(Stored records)
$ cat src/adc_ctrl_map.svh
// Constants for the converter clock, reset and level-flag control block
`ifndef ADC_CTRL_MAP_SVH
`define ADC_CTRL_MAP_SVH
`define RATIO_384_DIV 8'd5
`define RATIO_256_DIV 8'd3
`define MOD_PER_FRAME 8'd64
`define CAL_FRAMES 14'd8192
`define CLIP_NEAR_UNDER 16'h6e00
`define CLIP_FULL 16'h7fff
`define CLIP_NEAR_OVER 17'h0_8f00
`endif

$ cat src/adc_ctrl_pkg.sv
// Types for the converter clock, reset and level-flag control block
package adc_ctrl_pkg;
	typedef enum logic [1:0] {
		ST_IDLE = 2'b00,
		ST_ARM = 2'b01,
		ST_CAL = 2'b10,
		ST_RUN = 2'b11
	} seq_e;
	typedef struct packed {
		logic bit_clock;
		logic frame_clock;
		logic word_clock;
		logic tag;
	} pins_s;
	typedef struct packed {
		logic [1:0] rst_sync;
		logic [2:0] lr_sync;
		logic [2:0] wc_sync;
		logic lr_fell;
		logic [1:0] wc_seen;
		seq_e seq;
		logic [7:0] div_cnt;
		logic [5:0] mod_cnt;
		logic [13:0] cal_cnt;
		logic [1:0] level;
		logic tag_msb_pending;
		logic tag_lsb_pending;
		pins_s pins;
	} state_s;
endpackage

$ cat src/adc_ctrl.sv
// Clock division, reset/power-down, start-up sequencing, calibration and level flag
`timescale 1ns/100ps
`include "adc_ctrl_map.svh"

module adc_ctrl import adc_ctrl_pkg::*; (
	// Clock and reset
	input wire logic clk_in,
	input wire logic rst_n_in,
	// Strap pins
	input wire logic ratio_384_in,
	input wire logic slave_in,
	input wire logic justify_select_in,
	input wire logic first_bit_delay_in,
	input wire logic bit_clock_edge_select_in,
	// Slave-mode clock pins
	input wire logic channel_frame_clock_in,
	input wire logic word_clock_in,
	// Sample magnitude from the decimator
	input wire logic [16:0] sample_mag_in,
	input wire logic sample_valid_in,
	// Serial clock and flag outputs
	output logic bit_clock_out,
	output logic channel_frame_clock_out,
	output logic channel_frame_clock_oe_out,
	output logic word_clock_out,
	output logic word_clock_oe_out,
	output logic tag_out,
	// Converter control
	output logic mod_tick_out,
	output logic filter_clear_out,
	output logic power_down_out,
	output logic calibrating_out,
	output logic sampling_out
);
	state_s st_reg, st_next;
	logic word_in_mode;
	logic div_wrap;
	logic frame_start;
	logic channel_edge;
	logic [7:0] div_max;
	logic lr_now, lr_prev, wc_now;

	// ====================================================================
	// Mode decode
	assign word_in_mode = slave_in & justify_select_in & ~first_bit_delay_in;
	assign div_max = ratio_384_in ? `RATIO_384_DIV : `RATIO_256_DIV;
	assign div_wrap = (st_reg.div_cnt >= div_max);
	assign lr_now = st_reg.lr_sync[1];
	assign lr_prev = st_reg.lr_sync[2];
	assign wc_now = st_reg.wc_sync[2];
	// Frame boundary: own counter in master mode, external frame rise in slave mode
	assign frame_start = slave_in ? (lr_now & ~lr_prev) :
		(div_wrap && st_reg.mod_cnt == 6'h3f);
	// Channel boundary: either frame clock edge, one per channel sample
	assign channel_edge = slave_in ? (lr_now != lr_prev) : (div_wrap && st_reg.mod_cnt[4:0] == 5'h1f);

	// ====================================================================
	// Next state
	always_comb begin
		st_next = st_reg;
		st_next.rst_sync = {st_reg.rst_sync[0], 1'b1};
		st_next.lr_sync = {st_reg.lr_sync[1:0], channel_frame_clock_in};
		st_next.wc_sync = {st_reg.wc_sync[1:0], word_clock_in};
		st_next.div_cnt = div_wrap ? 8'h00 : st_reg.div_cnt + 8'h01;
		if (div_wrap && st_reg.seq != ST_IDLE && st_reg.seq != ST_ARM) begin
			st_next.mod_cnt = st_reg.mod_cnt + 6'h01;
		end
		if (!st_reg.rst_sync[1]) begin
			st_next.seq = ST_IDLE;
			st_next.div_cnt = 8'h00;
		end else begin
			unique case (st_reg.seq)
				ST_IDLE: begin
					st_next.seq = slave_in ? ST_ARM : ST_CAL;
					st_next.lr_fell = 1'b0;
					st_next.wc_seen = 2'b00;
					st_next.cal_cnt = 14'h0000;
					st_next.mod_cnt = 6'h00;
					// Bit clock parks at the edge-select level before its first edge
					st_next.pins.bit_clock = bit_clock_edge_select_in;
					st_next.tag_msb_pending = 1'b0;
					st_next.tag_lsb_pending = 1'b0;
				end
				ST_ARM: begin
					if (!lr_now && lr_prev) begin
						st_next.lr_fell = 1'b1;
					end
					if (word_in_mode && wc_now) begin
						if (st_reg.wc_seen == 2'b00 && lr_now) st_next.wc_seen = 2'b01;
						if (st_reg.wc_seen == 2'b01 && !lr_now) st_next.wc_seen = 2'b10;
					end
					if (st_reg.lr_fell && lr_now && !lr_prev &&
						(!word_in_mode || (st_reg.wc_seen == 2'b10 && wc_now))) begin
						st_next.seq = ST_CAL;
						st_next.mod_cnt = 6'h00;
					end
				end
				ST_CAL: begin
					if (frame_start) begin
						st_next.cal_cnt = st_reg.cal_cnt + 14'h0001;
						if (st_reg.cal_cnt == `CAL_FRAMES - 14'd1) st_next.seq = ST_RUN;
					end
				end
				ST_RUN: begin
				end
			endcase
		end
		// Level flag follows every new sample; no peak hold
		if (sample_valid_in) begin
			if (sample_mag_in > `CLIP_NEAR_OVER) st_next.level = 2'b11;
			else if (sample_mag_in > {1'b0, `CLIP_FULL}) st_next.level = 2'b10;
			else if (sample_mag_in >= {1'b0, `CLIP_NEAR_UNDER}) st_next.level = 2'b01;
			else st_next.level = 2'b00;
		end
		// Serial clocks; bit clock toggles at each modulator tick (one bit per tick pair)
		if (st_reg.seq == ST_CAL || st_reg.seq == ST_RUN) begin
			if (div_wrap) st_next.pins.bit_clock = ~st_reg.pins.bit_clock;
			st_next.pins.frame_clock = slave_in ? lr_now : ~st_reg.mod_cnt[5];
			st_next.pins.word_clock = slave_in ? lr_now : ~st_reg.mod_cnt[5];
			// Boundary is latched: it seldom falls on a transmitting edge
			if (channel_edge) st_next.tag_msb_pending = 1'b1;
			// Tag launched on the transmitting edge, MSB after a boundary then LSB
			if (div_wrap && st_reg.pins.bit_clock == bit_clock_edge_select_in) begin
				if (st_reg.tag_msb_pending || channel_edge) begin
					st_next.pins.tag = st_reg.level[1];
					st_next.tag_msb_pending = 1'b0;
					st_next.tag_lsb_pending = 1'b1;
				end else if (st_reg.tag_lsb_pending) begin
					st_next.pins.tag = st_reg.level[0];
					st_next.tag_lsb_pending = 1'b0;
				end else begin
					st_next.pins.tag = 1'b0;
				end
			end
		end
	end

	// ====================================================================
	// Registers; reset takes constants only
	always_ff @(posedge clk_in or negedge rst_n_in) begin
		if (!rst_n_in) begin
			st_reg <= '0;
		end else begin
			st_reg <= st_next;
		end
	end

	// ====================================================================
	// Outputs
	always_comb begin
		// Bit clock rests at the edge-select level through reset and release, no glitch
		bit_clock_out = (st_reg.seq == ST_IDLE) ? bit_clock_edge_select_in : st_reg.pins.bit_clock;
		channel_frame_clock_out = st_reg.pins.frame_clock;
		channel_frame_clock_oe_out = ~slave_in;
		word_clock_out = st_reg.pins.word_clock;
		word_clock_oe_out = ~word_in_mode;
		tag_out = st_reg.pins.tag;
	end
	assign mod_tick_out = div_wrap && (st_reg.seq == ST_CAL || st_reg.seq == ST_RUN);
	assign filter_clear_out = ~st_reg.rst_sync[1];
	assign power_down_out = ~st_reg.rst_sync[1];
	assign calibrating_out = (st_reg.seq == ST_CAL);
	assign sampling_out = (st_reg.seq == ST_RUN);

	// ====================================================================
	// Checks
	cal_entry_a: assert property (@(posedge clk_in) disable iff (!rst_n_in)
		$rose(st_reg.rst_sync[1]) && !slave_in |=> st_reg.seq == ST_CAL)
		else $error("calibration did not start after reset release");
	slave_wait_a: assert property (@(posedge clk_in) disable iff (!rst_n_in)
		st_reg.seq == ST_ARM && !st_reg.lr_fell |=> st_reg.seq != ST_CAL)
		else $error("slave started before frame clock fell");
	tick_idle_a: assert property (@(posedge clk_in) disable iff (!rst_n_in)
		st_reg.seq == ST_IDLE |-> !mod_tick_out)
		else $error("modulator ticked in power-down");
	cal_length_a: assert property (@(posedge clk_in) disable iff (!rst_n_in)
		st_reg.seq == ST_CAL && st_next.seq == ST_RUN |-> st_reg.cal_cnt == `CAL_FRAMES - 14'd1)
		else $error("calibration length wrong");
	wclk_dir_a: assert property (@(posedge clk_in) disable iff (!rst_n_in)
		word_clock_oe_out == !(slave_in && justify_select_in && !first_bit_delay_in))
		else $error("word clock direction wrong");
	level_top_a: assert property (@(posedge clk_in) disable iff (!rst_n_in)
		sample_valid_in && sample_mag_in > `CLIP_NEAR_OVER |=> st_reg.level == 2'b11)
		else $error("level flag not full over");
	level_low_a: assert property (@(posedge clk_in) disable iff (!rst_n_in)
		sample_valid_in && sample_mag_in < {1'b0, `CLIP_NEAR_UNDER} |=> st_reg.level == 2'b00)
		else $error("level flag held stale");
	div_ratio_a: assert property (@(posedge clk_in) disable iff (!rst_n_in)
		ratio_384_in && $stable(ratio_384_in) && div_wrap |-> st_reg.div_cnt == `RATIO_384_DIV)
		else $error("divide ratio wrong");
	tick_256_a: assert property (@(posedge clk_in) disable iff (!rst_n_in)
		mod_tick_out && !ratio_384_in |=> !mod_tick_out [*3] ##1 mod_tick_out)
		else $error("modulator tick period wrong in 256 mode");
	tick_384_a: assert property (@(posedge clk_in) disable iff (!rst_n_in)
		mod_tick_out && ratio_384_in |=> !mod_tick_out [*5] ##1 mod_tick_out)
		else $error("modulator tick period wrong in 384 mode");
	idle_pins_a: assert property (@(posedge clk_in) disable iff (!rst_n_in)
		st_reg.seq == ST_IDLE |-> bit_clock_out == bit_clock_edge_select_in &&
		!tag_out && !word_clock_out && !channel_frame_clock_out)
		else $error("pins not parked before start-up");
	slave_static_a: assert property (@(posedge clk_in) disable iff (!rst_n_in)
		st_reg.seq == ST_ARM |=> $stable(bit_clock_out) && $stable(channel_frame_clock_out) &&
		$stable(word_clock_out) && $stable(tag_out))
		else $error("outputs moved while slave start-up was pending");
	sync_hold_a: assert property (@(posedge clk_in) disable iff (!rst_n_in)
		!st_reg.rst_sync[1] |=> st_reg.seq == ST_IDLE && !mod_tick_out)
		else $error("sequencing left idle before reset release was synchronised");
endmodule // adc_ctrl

==

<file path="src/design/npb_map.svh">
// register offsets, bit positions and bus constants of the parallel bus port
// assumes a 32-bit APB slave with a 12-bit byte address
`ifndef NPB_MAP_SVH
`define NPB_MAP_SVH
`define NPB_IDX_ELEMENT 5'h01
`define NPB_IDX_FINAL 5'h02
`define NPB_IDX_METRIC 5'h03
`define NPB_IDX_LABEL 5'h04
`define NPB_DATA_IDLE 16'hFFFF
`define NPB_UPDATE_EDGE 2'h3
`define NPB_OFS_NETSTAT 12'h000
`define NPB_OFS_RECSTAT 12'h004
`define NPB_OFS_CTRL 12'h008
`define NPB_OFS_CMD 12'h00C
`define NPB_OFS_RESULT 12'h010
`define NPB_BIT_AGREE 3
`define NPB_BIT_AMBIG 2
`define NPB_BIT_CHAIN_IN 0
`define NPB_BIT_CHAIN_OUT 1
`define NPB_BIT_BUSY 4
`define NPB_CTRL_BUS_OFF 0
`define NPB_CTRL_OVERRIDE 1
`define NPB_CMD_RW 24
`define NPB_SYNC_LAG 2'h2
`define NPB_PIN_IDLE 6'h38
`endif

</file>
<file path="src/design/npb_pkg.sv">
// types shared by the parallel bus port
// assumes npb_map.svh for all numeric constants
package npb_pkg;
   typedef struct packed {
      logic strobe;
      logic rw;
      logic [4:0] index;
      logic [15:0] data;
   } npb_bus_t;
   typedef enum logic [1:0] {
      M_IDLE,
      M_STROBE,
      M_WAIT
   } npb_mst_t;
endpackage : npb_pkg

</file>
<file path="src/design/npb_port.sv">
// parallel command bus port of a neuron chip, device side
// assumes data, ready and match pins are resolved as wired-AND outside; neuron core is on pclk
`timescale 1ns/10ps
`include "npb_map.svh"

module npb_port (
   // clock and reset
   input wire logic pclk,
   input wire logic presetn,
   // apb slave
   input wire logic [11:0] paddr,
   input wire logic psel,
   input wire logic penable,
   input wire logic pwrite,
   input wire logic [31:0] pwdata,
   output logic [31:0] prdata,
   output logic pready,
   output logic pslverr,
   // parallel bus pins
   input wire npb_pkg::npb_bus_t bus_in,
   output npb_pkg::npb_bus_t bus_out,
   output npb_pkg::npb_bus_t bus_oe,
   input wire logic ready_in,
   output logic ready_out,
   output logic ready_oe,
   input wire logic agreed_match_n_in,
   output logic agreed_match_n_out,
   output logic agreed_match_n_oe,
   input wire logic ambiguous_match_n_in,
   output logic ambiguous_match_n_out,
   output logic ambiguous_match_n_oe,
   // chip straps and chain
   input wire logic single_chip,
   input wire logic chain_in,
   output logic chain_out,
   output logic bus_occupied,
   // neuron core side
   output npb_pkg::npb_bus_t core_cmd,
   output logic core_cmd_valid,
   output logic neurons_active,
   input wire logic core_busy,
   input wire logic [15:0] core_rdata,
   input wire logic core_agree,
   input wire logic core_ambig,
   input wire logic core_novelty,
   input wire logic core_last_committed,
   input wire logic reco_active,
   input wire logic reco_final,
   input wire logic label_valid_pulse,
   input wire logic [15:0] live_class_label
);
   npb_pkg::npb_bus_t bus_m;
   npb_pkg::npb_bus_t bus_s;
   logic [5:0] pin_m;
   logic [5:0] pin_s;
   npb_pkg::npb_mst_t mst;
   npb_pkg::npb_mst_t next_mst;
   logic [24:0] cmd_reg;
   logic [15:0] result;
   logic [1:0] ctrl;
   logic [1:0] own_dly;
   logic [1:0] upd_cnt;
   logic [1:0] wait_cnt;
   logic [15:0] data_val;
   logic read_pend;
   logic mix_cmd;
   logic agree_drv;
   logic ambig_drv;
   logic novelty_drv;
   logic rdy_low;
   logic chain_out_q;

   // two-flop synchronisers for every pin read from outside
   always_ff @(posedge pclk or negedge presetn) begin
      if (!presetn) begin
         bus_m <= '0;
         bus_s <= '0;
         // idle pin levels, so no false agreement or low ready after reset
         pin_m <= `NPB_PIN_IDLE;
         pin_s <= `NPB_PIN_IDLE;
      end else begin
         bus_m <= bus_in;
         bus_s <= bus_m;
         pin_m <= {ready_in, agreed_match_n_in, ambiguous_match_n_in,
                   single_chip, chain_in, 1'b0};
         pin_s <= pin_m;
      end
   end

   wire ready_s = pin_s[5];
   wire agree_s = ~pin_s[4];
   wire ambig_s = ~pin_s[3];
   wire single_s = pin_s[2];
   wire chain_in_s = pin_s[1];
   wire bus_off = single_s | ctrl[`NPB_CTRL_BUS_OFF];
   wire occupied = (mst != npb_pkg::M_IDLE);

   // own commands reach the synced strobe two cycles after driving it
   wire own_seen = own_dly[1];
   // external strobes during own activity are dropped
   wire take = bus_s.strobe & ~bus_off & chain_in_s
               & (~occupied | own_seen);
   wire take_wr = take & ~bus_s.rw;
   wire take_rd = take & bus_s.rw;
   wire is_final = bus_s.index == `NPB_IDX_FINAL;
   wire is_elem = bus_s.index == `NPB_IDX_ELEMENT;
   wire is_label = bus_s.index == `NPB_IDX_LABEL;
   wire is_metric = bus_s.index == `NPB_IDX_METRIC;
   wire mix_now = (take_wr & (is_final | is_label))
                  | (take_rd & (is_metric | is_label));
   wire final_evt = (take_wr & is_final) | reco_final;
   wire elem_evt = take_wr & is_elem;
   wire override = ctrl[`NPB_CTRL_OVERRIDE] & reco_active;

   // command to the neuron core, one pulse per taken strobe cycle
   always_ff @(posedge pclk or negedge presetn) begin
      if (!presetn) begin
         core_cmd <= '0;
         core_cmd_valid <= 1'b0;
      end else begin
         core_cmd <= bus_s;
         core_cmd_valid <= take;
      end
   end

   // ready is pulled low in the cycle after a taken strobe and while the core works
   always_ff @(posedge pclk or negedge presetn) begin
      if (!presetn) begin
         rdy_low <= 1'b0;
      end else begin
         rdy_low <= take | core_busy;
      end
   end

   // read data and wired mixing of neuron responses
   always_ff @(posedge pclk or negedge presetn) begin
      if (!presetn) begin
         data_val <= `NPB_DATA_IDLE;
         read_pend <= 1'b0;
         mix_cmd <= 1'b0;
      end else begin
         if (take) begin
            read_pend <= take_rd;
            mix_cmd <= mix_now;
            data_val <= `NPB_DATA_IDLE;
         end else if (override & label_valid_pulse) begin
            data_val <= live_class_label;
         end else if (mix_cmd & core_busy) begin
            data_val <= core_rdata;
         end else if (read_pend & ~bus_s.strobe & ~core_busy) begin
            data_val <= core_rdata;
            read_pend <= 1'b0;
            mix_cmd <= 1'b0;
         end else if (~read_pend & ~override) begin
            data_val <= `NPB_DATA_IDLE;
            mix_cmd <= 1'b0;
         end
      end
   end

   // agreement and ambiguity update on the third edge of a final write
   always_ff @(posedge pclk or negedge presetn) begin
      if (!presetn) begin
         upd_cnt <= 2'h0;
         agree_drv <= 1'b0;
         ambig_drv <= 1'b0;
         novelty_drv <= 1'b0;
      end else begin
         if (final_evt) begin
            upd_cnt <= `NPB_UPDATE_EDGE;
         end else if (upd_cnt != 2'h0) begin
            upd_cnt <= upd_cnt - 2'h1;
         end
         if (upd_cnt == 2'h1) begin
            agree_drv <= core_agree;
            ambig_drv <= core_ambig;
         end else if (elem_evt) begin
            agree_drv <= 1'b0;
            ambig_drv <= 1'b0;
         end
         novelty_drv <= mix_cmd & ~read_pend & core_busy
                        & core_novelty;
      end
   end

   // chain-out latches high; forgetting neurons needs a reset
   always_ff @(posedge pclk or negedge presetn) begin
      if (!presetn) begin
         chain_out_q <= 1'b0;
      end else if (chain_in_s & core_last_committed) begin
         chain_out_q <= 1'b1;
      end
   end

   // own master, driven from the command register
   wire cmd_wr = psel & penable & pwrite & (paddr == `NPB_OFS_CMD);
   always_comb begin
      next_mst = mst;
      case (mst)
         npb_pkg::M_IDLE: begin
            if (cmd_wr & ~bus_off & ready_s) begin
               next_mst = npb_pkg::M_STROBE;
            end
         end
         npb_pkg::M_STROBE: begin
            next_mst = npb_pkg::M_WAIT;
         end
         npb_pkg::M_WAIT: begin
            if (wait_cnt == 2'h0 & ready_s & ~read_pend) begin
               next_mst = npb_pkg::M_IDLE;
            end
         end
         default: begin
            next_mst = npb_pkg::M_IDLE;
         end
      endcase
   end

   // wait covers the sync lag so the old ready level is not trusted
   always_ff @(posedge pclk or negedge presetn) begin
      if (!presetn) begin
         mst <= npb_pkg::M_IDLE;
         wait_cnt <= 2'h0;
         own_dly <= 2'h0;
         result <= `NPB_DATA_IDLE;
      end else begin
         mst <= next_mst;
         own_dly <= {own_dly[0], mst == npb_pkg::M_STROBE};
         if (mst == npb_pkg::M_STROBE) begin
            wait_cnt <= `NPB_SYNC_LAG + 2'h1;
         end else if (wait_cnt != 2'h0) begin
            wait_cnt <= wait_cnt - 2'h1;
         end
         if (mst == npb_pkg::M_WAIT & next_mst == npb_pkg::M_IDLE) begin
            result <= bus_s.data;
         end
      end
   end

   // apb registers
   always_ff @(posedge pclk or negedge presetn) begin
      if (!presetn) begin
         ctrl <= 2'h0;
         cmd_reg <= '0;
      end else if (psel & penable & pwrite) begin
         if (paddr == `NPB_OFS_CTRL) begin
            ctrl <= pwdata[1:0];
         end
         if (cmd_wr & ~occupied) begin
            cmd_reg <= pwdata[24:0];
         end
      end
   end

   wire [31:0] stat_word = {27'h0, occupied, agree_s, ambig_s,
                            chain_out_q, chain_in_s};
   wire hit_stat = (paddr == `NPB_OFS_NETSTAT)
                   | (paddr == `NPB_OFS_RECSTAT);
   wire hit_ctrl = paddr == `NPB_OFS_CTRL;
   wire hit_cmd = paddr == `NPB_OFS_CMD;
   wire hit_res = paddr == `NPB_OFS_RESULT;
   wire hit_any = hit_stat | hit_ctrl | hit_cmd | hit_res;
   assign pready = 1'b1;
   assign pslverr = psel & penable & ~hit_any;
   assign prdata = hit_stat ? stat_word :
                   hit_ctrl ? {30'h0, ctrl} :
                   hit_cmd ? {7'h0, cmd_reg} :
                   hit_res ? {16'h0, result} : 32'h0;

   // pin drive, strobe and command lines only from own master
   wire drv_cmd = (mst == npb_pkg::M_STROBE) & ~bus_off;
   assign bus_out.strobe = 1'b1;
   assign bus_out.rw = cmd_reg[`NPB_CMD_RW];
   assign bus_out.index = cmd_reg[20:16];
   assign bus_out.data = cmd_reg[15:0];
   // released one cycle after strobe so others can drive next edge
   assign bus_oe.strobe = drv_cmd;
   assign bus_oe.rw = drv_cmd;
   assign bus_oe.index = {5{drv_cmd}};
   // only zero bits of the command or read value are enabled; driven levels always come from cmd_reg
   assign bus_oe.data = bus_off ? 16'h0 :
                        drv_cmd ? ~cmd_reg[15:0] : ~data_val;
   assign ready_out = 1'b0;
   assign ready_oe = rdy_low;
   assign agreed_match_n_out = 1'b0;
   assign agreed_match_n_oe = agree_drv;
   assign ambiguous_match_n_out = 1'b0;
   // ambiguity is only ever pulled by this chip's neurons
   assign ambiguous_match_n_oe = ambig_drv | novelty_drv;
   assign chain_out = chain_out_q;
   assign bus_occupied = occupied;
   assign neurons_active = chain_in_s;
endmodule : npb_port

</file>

--

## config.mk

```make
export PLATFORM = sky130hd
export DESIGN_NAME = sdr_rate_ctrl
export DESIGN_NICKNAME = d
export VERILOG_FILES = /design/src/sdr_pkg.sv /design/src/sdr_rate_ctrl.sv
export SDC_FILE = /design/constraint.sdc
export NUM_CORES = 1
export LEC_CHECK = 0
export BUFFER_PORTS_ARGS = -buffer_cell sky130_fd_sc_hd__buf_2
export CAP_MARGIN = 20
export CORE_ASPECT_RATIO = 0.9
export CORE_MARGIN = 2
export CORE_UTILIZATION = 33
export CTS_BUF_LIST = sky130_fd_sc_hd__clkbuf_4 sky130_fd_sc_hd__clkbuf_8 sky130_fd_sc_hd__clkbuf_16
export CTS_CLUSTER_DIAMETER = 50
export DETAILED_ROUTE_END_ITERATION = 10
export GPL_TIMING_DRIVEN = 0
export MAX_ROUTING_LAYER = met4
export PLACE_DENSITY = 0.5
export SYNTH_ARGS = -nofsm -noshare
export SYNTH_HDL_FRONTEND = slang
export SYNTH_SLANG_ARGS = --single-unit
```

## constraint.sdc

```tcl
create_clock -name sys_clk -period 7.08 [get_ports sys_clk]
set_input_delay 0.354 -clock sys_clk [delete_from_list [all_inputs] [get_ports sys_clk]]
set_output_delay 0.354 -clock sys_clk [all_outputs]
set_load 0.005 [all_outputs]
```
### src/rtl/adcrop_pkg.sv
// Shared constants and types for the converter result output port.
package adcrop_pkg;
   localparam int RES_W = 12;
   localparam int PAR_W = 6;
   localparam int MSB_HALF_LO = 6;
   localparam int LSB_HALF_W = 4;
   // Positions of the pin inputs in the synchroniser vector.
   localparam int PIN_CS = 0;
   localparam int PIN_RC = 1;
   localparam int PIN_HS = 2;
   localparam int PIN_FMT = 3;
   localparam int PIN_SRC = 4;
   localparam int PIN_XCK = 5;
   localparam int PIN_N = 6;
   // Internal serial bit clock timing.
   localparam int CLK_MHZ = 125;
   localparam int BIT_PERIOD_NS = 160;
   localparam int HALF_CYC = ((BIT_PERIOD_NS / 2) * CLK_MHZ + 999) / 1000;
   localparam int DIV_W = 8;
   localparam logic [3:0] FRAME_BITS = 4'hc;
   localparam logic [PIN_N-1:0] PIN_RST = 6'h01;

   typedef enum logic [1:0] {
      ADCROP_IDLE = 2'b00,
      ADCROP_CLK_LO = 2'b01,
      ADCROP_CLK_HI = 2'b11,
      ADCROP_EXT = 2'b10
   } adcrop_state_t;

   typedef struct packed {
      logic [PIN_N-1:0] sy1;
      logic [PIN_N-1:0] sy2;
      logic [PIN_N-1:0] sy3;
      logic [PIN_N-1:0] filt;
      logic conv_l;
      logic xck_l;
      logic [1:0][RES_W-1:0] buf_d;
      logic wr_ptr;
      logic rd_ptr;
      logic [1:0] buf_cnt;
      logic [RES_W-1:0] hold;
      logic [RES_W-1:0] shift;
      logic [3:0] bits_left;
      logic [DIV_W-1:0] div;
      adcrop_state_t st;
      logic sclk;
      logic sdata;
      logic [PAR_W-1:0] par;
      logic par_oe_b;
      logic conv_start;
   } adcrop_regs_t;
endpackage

### Work to complete
For the word "pulled", report how many lines of the records contain it; respond with the number only.

### Reply to the exercise
2